Only part of the PDF file is read

I’m trying to read an PDF file, but when using “Read PDF text” and “Read PDF with OCR”, I don’t get the full text. Part of the text is missing.
When I open a file in a PDF reader, I also cannot select that part of the text that is missing when reading a file with “Read PDF text”.
I would be grateful for any ideas for solving the problem.

@Lieben
If you can’t select the text on the pdf then that usually means that the text is stored on the pdf as an image, which is why Read PDF Text is not returning it. The Read PDF With OCR activities should work on images, though. If they are not returning text you may need to tweak the settings to help the bot. Additionally, if the text is rotated in any way the bot will have a difficult time reading it.

1 Like

@DanielMitchell
There, the text is of good quality, visually no different from what is recognized. Could you tell me what settings should be used to try to improve recognition?

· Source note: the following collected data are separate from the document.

## src/rtl/uart_pkg.sv

```systemverilog
// Shared types and constants for the UART FIFO sequencer.
package uart_pkg;
  localparam int UART_BYTE_W = 8;

  typedef enum logic [1:0] {
    IDLE      = 2'd0,
    SEND      = 2'd1,
    WAIT_DONE = 2'd2
  } uart_tx_state_t;
endpackage

```

## src/rtl/uart_fifo_sequencer_if.sv

```systemverilog
// Bundle of FIFO, byte-engine, flow-control and status signals around the sequencer.
interface uart_fifo_sequencer_if #(
  parameter int DEPTH = 8
);
  import uart_pkg::*;

  localparam int CW = $clog2(DEPTH) + 1;

  logic                   use_flow_control;
  logic                   clear_req;
  logic                   cts;
  logic                   rts;
  logic                   txf_empty;
  logic [UART_BYTE_W-1:0] txf_rdata;
  logic                   txf_ren;
  logic [UART_BYTE_W-1:0] tx_data;
  logic                   tx_valid;
  logic                   tx_busy;
  logic                   tx_done;
  logic [UART_BYTE_W-1:0] rx_data;
  logic                   rx_done;
  logic                   rx_err;
  logic                   rxf_full;
  logic [CW-1:0]          rxf_count;
  logic                   rxf_wen;
  logic [UART_BYTE_W-1:0] rxf_wdata;
  logic                   fifo_clear;
  logic                   rx_overrun;
  logic [UART_BYTE_W-1:0] err_count;

  modport master (
    input  use_flow_control, clear_req, cts, txf_empty, txf_rdata, tx_busy, tx_done,
           rx_data, rx_done, rx_err, rxf_full, rxf_count,
    output rts, txf_ren, tx_data, tx_valid, rxf_wen, rxf_wdata, fifo_clear,
           rx_overrun, err_count
  );

  modport slave (
    output use_flow_control, clear_req, cts, txf_empty, txf_rdata, tx_busy, tx_done,
           rx_data, rx_done, rx_err, rxf_full, rxf_count,
    input  rts, txf_ren, tx_data, tx_valid, rxf_wen, rxf_wdata, fifo_clear,
           rx_overrun, err_count
  );
endinterface

```

## src/rtl/uart_rts_hyst.sv

```systemverilog
// Registered RTS with hysteresis on Rx FIFO occupancy; forced high when flow control is off.
module uart_rts_hyst #(
  parameter int DEPTH  = 8,
  parameter int RTS_HI = DEPTH - 1,
  parameter int RTS_LO = DEPTH / 2
) (
  input  logic                   clk,
  input  logic                   nReset,
  input  logic                   use_flow_control,
  input  logic [$clog2(DEPTH):0] rxf_count,
  output logic                   rts
);
  localparam int CW = $clog2(DEPTH) + 1;
  localparam logic [CW-1:0] HI = CW'(RTS_HI);
  localparam logic [CW-1:0] LO = CW'(RTS_LO);

  logic rts_q, rts_d;

  always_comb begin
    rts_d = rts_q;
    if (!use_flow_control)   rts_d = 1'b1;
    else if (rxf_count >= HI) rts_d = 1'b0;
    else if (rxf_count <= LO) rts_d = 1'b1;
  end

  always_ff @(posedge clk or negedge nReset) begin
    if (!nReset) rts_q <= 1'b0;
    else         rts_q <= rts_d;
  end

  assign rts = rts_q;
endmodule

```

## src/rtl/uart_fifo_sequencer.sv

```systemverilog
// Tx drain / Rx commit sequencer between the UART byte engines and their FIFOs.
// Error/overrun statistics are built only when UART_SEQ_ERR_STATS_EN is defined.
module uart_fifo_sequencer
  import uart_pkg::*;
#(
  parameter int DEPTH  = 8,
  parameter int RTS_HI = DEPTH - 1,
  parameter int RTS_LO = DEPTH / 2
) (
  input logic                   clk,
  input logic                   nReset,
  uart_fifo_sequencer_if.master bus
);
  uart_tx_state_t         state_q, state_d;
  logic                   cts_s1_q, cts_s2_q;
  logic [UART_BYTE_W-1:0] tx_data_q, tx_data_d;
  logic                   tx_valid_q, tx_valid_d;
  logic                   txf_ren_q, txf_ren_d;
  logic                   rxf_wen_q, rxf_wen_d;
  logic [UART_BYTE_W-1:0] rxf_wdata_q, rxf_wdata_d;
  logic                   fifo_clear_q, fifo_clear_d;
  logic                   cts_ok, launch_ok;

  always_comb begin
    cts_ok    = !bus.use_flow_control || cts_s2_q;
    launch_ok = !bus.txf_empty && cts_ok && !bus.tx_busy && !bus.clear_req;

    state_d    = state_q;
    tx_data_d  = tx_data_q;
    tx_valid_d = tx_valid_q;
    txf_ren_d  = 1'b0;
    unique case (state_q)
      IDLE: if (launch_ok) begin
        state_d    = SEND;
        tx_data_d  = bus.txf_rdata;
        tx_valid_d = 1'b1;
        txf_ren_d  = 1'b1;
      end
      SEND: if (bus.tx_busy) begin
        tx_valid_d = 1'b0;
        state_d    = WAIT_DONE;
      end
      WAIT_DONE: if (bus.tx_done) state_d = IDLE;
      default: state_d = IDLE;
    endcase

    // A clear in the same cycle as rx_done discards the byte.
    rxf_wen_d    = bus.rx_done && !bus.rx_err && !bus.rxf_full && !bus.clear_req;
    rxf_wdata_d  = rxf_wen_d ? bus.rx_data : rxf_wdata_q;
    fifo_clear_d = bus.clear_req;
  end

  always_ff @(posedge clk or negedge nReset) begin
    if (!nReset) begin
      state_q      <= IDLE;
      cts_s1_q     <= 1'b0;
      cts_s2_q     <= 1'b0;
      tx_data_q    <= '0;
      tx_valid_q   <= 1'b0;
      txf_ren_q    <= 1'b0;
      rxf_wen_q    <= 1'b0;
      rxf_wdata_q  <= '0;
      fifo_clear_q <= 1'b0;
    end else begin
      state_q      <= state_d;
      cts_s1_q     <= bus.cts;
      cts_s2_q     <= cts_s1_q;
      tx_data_q    <= tx_data_d;
      tx_valid_q   <= tx_valid_d;
      txf_ren_q    <= txf_ren_d;
      rxf_wen_q    <= rxf_wen_d;
      rxf_wdata_q  <= rxf_wdata_d;
      fifo_clear_q <= fifo_clear_d;
    end
  end

  assign bus.tx_data    = tx_data_q;
  assign bus.tx_valid   = tx_valid_q;
  assign bus.txf_ren    = txf_ren_q;
  assign bus.rxf_wen    = rxf_wen_q;
  assign bus.rxf_wdata  = rxf_wdata_q;
  assign bus.fifo_clear = fifo_clear_q;

`ifdef UART_SEQ_ERR_STATS_EN
  logic                   rx_overrun_q, rx_overrun_d;
  logic [UART_BYTE_W-1:0] err_count_q, err_count_d;

  always_comb begin
    rx_overrun_d = rx_overrun_q;
    err_count_d  = err_count_q;
    if (bus.clear_req) begin
      rx_overrun_d = 1'b0;
      err_count_d  = '0;
    end else if (bus.rx_done) begin
      if (bus.rx_err) begin
        if (err_count_q != '1) err_count_d = err_count_q + UART_BYTE_W'(1);
      end else if (bus.rxf_full) begin
        rx_overrun_d = 1'b1;
      end
    end
  end

  always_ff @(posedge clk or negedge nReset) begin
    if (!nReset) begin
      rx_overrun_q <= 1'b0;
      err_count_q  <= '0;
    end else begin
      rx_overrun_q <= rx_overrun_d;
      err_count_q  <= err_count_d;
    end
  end

  assign bus.rx_overrun = rx_overrun_q;
  assign bus.err_count  = err_count_q;
`else
  assign bus.rx_overrun = 1'b0;
  assign bus.err_count  = '0;
`endif

  uart_rts_hyst #(
    .DEPTH  (DEPTH),
    .RTS_HI (RTS_HI),
    .RTS_LO (RTS_LO)
  ) u_rts_hyst (
    .clk              (clk),
    .nReset           (nReset),
    .use_flow_control (bus.use_flow_control),
    .rxf_count        (bus.rxf_count),
    .rts              (bus.rts)
  );
endmodule
```

## src/flat_wrapper.sv

```systemverilog
// flat-port wrapper written by rule: the top's interface ports become plain ports
module uart_fifo_sequencer_flat import uart_pkg::*;
#(
  parameter int DEPTH  = 8,
  parameter int RTS_HI = DEPTH - 1,
  parameter int RTS_LO = DEPTH / 2
)
  (clk, nReset, bus_use_flow_control, bus_clear_req, bus_cts, bus_txf_empty, bus_txf_rdata, bus_tx_busy, bus_tx_done, bus_rx_data, bus_rx_done, bus_rx_err, bus_rxf_full, bus_rxf_count, bus_rts, bus_txf_ren, bus_tx_data, bus_tx_valid, bus_rxf_wen, bus_rxf_wdata, bus_fifo_clear, bus_rx_overrun, bus_err_count);
  uart_fifo_sequencer_if #(.DEPTH(DEPTH)) bus_i ();
  input logic clk;
  input logic nReset;
  input wire logic [$bits(bus_i.use_flow_control)-1:0] bus_use_flow_control;
  input wire logic [$bits(bus_i.clear_req)-1:0] bus_clear_req;
  input wire logic [$bits(bus_i.cts)-1:0] bus_cts;
  input wire logic [$bits(bus_i.txf_empty)-1:0] bus_txf_empty;
  input wire logic [$bits(bus_i.txf_rdata)-1:0] bus_txf_rdata;
  input wire logic [$bits(bus_i.tx_busy)-1:0] bus_tx_busy;
  input wire logic [$bits(bus_i.tx_done)-1:0] bus_tx_done;
  input wire logic [$bits(bus_i.rx_data)-1:0] bus_rx_data;
  input wire logic [$bits(bus_i.rx_done)-1:0] bus_rx_done;
  input wire logic [$bits(bus_i.rx_err)-1:0] bus_rx_err;
  input wire logic [$bits(bus_i.rxf_full)-1:0] bus_rxf_full;
  input wire logic [$bits(bus_i.rxf_count)-1:0] bus_rxf_count;
  output wire logic [$bits(bus_i.rts)-1:0] bus_rts;
  output wire logic [$bits(bus_i.txf_ren)-1:0] bus_txf_ren;
  output wire logic [$bits(bus_i.tx_data)-1:0] bus_tx_data;
  output wire logic [$bits(bus_i.tx_valid)-1:0] bus_tx_valid;
  output wire logic [$bits(bus_i.rxf_wen)-1:0] bus_rxf_wen;
  output wire logic [$bits(bus_i.rxf_wdata)-1:0] bus_rxf_wdata;
  output wire logic [$bits(bus_i.fifo_clear)-1:0] bus_fifo_clear;
  output wire logic [$bits(bus_i.rx_overrun)-1:0] bus_rx_overrun;
  output wire logic [$bits(bus_i.err_count)-1:0] bus_err_count;
  assign bus_i.use_flow_control = bus_use_flow_control;
  assign bus_i.clear_req = bus_clear_req;
  assign bus_i.cts = bus_cts;
  assign bus_i.txf_empty = bus_txf_empty;
  assign bus_i.txf_rdata = bus_txf_rdata;
  assign bus_i.tx_busy = bus_tx_busy;
  assign bus_i.tx_done = bus_tx_done;
  assign bus_i.rx_data = bus_rx_data;
  assign bus_i.rx_done = bus_rx_done;
  assign bus_i.rx_err = bus_rx_err;
  assign bus_i.rxf_full = bus_rxf_full;
  assign bus_i.rxf_count = bus_rxf_count;
  assign bus_rts = bus_i.rts;
  assign bus_txf_ren = bus_i.txf_ren;
  assign bus_tx_data = bus_i.tx_data;
  assign bus_tx_valid = bus_i.tx_valid;
  assign bus_rxf_wen = bus_i.rxf_wen;
  assign bus_rxf_wdata = bus_i.rxf_wdata;
  assign bus_fifo_clear = bus_i.fifo_clear;
  assign bus_rx_overrun = bus_i.rx_overrun;
  assign bus_err_count = bus_i.err_count;
  uart_fifo_sequencer #(.DEPTH(DEPTH), .RTS_HI(RTS_HI), .RTS_LO(RTS_LO)) u_core (.clk(clk), .nReset(nReset), .bus(bus_i));
endmodule
```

@Lieben Is it possible to share the pdf so it will be easy to others to give a solution.

@indra
Problem with retrieving “invoice number” and "date of issue"1.pdf (188.0 КБ)

@Lieben You can use Read Pdf With OCR activity so you can get invoice number and date of issue

@indra
Thanks, I think the first time I chose an unsuitable OCR engine.

2 Likes

@Lieben I have used google ocr so getting result.

2 Likes